An ambitious blueprint to deliver the world’s first low-carbon industrial sector and over £1 billion to cut emissions from industry, schools and hospitals has been announced by the UK’s Business and Energy Secretary.
The Industrial Decarbonisation Strategy builds on the UK government’s 10 Point Plan for a Green Industrial Revolution, which was published last year. It sets out the government’s vision of a competitive, greener future for the manufacturing and construction sector and helps pave the way to meeting the ‘net-zero by 2050’ target. The expectation is that these new measures will create and support 80 000 UK jobs over the next 30 years whilst cutting emissions by two-thirds within 15 years.
The new strategy will be underpinned by supporting existing industry to decarbonise and encouraging the growth of new low carbon industries in the UK, as well as giving businesses long-term certainty to invest in home-grown?decarbonisation technology, such as that which can capture and store carbon emissions from industrial plants.
The blueprint also includes measures to build on the UK’s efforts in moving towards greener energy sources, with an expectation that 20 TWh of the UK industry’s energy supply will switch from fossil fuel sources to low carbon alternatives by 2030.
To kick start the process, £171 million from the Industrial Decarbonisation Challenge has been allocated to 9 green tech projects in Scotland, South Wales and North West, Humber and Teesside in England, to undertake engineering and design studies for the rollout of decarbonisation infrastructure, such as carbon capture, usage and storage (CCUS) and hydrogen.
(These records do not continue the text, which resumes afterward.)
<file path="config.mk">
export PLATFORM = sky130hd
export DESIGN_NAME = lmfc_sysref_sync_aligner
export DESIGN_NICKNAME = d
export VERILOG_FILES = /design/src/design/lmfc_align_pkg.sv /design/src/design/level_sync.sv /design/src/design/lmfc_sysref_sync_aligner.sv
export SDC_FILE = /design/constraint.sdc
export NUM_CORES = 1
export LEC_CHECK = 0
export BUFFER_PORTS_ARGS = -buffer_cell sky130_fd_sc_hd__buf_4
export CAP_MARGIN = 20
export CORE_MARGIN = 1.5
export CORE_UTILIZATION = 40
export DETAILED_ROUTE_END_ITERATION = 7
export PLACE_DENSITY_LB_ADDON = 0.2
export SLEW_MARGIN = 20
export SYNTH_ARGS = -nofsm -noshare
export SYNTH_HDL_FRONTEND = slang
export SYNTH_SLANG_ARGS = --single-unit
</file>
<file path="constraint.sdc">
create_clock -name clock -period 8.8 [get_ports clock]
set_clock_uncertainty 0.05 [all_clocks]
set_input_delay 1.76 -clock clock [delete_from_list [all_inputs] [get_ports clock]]
set_output_delay 1.76 -clock clock [all_outputs]
set_load 0.02 [all_outputs]
</file>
To reduce carbon emissions from public buildings including hospitals, schools and council buildings, £932 million has been directed to 429 projects across England. The Public Sector Decarbonisation Scheme funds low carbon heating systems, such as heat pumps, and energy efficiency measures like insulation and LED lighting.
The government will also introduce new rules on measuring the energy and carbon performance of the UK’s largest commercial and industrial buildings, including office blocks and factories, in England and Wales. The move could provide potential savings to businesses of around £2 billion per year in energy costs in 2030 and aim to reduce annual carbon emissions by over 2 million tonnes – approximately 10% of the current emissions from commercial and industrial buildings.
Business and Energy secretary Kwasi Kwarteng commented: “We were the first major economy to put into law our target to end our contribution to climate change, and [now] we are taking steps to be the first major economy to have its own low carbon industrial sector.
“While reaching our climate targets will require extensive change across our economy, we must do so in a way that protects jobs, creates new industries and attracts inward investment - without pushing emissions and business abroad.
“The Industrial Decarbonisation Strategy will send a clear signal to the market by setting out how the government expects decarbonisation to happen, while improving investor confidence to unleash the private capital necessary to reach net zero by 2050. [This] will create the right framework for new industrial sectors to base themselves in the UK and attract inward investment, while future-proofing businesses to secure the long-term viability of jobs in our industrial heartlands.”